Present: Nandhini concludes that Manickam was actually killed by Thilagan and he is going to kill Nagalingam. Using the temple festival to his advantage, Thilagan kidnaps Nagalingam and thrashes him at the temple. Thilagan eventually witnesses Nagalingam dying in an ambulance, thus avenging Jennifer's death. Thilagan returns to prison and Nandhini brings Malar to visit him. Thilagan and Malar share an emotional reunion, after realising the truth.

== Production ==

=== Development ===
In early April 2021, it was reported that Antony Bhagyaraj, who co-wrote Viswasam (2019), had narrated a script to Ravi Mohan who was impressed. Ravi reportedly agreed to act in the film, while it would be funded by Home Movie Makers. On 29 August 2022, the company made a public announcement, confirming the project. The official title, Siren, was announced. G. V. Prakash Kumar was also announced to compose the score, Selvakumar S. K. would handle the cinematography and Ruben would handle the editing. A muhurat puja was held in early September, with stills releasing later that month. In early November, Samuthirakani and Yogi Babu were announced being part of the cast.

=== Filming ===
Principal photography began on 5 September 2022, with the first schedule in Chennai. The schedule concluded by early November. The second schedule commenced on 10 November in Karaikudi. By early April 2023, the schedule concluded. The third schedule was shot in Karaikal. The schedule reportedly featured a song sequence featuring Ravi Mohan and Anupama Parameswaran. The filming wrapped by mid-April.

== Music ==

The music is composed by G. V. Prakash Kumar, in his maiden collaboration Bhagyaraj and second with Ravi after Nimirndhu Nil (2014). The audio rights were acquired by Sony Music India. Later, the makers revealed that Sam C. S. is brought in to compose the film's background score.

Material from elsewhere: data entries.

===== src/rtl/nor_mult_pkg.sv =====
// Shared types and elaboration helpers for the NOR-form sequential multiplier.
package nor_mult_pkg;

    // Control FSM states
    typedef enum logic [1:0] {
        IDLE = 2'd0,
        RUN  = 2'd1,
        DONE = 2'd2
    } state_t;

    // Width of a counter that must hold values 0 .. steps-1 (never below 1 bit)
    function automatic int unsigned cnt_width(input int unsigned steps);
        return (steps <= 1) ? 1 : $clog2(steps);
    endfunction

    // Legal configuration: a whole number of coefficient bits per RUN cycle
    function automatic bit bpc_divides(input int unsigned coef_w, input int unsigned bpc);
        return (bpc != 0) && ((coef_w % bpc) == 0);
    endfunction

endpackage


===== src/rtl/nor_pp_row.sv =====
// One gated partial-product row in NOR form.
//   a    : multiplicand row (W bits)
//   b    : multiplier bit gating the row
//   zero : force-to-zero clear term
//   pp_c : a & {W{b}} unless zero is set (combinational)
module nor_pp_row #(
    parameter int unsigned W = 8
) (
    input  logic [W-1:0] a,
    input  logic         b,
    input  logic         zero,
    output logic [W-1:0] pp_c
);

    // De Morgan: ~(~a | ~b | z) == a & b & ~z, kept in NOR form for the library mapping
    assign pp_c = ~(~a | ~{W{b}} | {W{zero}});

endmodule


===== src/rtl/nor_pp_seq_mult.sv =====
// Multi-cycle unsigned shift-and-add multiplier with zero-skip early termination.
// Consumes BITS_PER_CYC multiplier bits per RUN cycle; latency follows the
// highest set coefficient bit.
//   clk, rst            : clock, asynchronous active-high reset
//   clr                 : synchronous abort, discards any pending product
//   in_valid/in_ready   : operand handshake (in_data x in_coef)
//   out_valid/out_ready : product handshake, out_prod masked to 0 when not valid
module nor_pp_seq_mult
    import nor_mult_pkg::*;
#(
    parameter  int unsigned DATA_W       = 12,
    parameter  int unsigned COEF_W       = 12,
    parameter  int unsigned BITS_PER_CYC = 1,
    localparam int unsigned PROD_W       = DATA_W + COEF_W
) (
    input  logic              clk,
    input  logic              rst,
    input  logic              clr,
    input  logic              in_valid,
    output logic              in_ready,
    input  logic [DATA_W-1:0] in_data,
    input  logic [COEF_W-1:0] in_coef,
    output logic              out_valid,
    input  logic              out_ready,
    output logic [PROD_W-1:0] out_prod
);

    localparam int unsigned NSTEP = (BITS_PER_CYC == 0) ? 1 : COEF_W / BITS_PER_CYC;
    localparam int unsigned CNT_W = cnt_width(NSTEP);

    if (!bpc_divides(COEF_W, BITS_PER_CYC)) begin : g_bad_bpc
        $error("nor_pp_seq_mult: BITS_PER_CYC must divide COEF_W");
    end

    state_t              state_q, state_d;
    logic [PROD_W-1:0]   acc_q, acc_d;
    logic [PROD_W-1:0]   a_q, a_d;
    logic [COEF_W-1:0]   b_q, b_d;
    logic [CNT_W-1:0]    cnt_q, cnt_d;
    logic                in_ready_d;
    logic                out_valid_d;
    logic [PROD_W-1:0]   out_prod_d;

    logic [COEF_W-1:0]   b_shift;
    logic [PROD_W-1:0]   pp;
    logic                pp_zero;
    logic [PROD_W-1:0]   rows [BITS_PER_CYC];

    // Rows only contribute while actually running and not being aborted
    assign pp_zero = (state_q != RUN) || clr;

    // One gated row per multiplier bit consumed this cycle
    for (genvar k = 0; k < BITS_PER_CYC; k++) begin : g_row
        nor_pp_row #(
            .W(PROD_W)
        ) u_row (
            .a    (a_q),
            .b    (b_q[k]),
            .zero (pp_zero),
            .pp_c (rows[k])
        );
    end

    // Weighted sum of this cycle's rows
    always_comb begin
        pp = '0;
        for (int k = 0; k < BITS_PER_CYC; k++) begin
            pp = pp + (rows[k] << k);
        end
    end

    assign b_shift = b_q >> BITS_PER_CYC;

    // State register and registered outputs
    always_ff @(posedge clk or posedge rst) begin
        if (rst) begin
            state_q   <= IDLE;
            acc_q     <= '0;
            a_q       <= '0;
            b_q       <= '0;
            cnt_q     <= '0;
            in_ready  <= 1'b0;
            out_valid <= 1'b0;
            out_prod  <= '0;
        end else begin
            state_q   <= state_d;
            acc_q     <= acc_d;
            a_q       <= a_d;
            b_q       <= b_d;
            cnt_q     <= cnt_d;
            in_ready  <= in_ready_d;
            out_valid <= out_valid_d;
            out_prod  <= out_prod_d;
        end
    end

    // Next-state, datapath and output decode
    always_comb begin
        state_d     = state_q;
        acc_d       = acc_q;
        a_d         = a_q;
        b_d         = b_q;
        cnt_d       = cnt_q;
        in_ready_d  = 1'b0;
        out_valid_d = 1'b0;
        out_prod_d  = '0;

        case (state_q)
            IDLE: begin
                if (in_valid && in_ready) begin
                    a_d   = PROD_W'(in_data);
                    b_d   = in_coef;
                    acc_d = '0;
                    cnt_d = '0;
                    // A zero operand means the product is already known
                    if ((in_data == '0) || (in_coef == '0)) begin
                        state_d = DONE;
                    end else begin
                        state_d = RUN;
                    end
                end
            end
            RUN: begin
                acc_d = acc_q + pp;
                a_d   = a_q << BITS_PER_CYC;
                b_d   = b_shift;
                cnt_d = cnt_q + CNT_W'(1);
                // Stop once no set multiplier bits remain above this slice
                if ((b_shift == '0) || (cnt_q == CNT_W'(NSTEP - 1))) begin
                    state_d = DONE;
                end
            end
            DONE: begin
                if (out_valid && out_ready) begin
                    state_d = IDLE;
                end
            end
            default: begin
                state_d = IDLE;
            end
        endcase

        // Abort wins over every transition
        if (clr) begin
            state_d = IDLE;
            acc_d   = '0;
            a_d     = '0;
            b_d     = '0;
            cnt_d   = '0;
        end

        in_ready_d  = (state_d == IDLE);
        out_valid_d = (state_d == DONE);
        out_prod_d  = out_valid_d ? acc_d : '0;
    end

endmodule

The first single "Netru Varai", sung by Sid Sriram and penned by Thamarai, released on 29 January 2024.

| No. | Title | Writer(s) | Singer(s) | Length |
|---|---|---|---|---|
| 1. | "Netru Varai" | Thamarai | Sid Sriram | 4:34 |
| 2. | "Kannamma" | Pa. Vijay | Haricharan | 3:06 |
| 3. | "Adi Aathi" | Murugan Manthiram | Anthony Daasan, Sinduri Vishal | 4:08 |
| 4. | "Aagayam Odanju" | Snehan | Harish Sivaramakrishnan | 3:04 |
| Total length: |  |  |  | 14:52 |

== Release ==

=== Theatrical ===
Siren was initially scheduled to release in December 2023, but was postponed due to unfinished post-production works. It was released on 16 February 2024 in theatres.

=== Home media ===
The digital streaming rights and satellite rights were acquired by Disney+ Hotstar and Star Vijay. The film was premiered on the streaming platform on 19 April 2024.

== Reception ==

Kirubhakar Purushothaman of The Indian Express rated the film with 2/5 stars and wrote "Jayam Ravi’s film is tolerable as a thriller, with some good ideas. Take them out and it is a regular revenge drama with the same old flashback sequences." Janani K of India Today rated the film with 2/5 stars and wrote "it settles for convenient writing with glaring logical errors and spoon-feeding."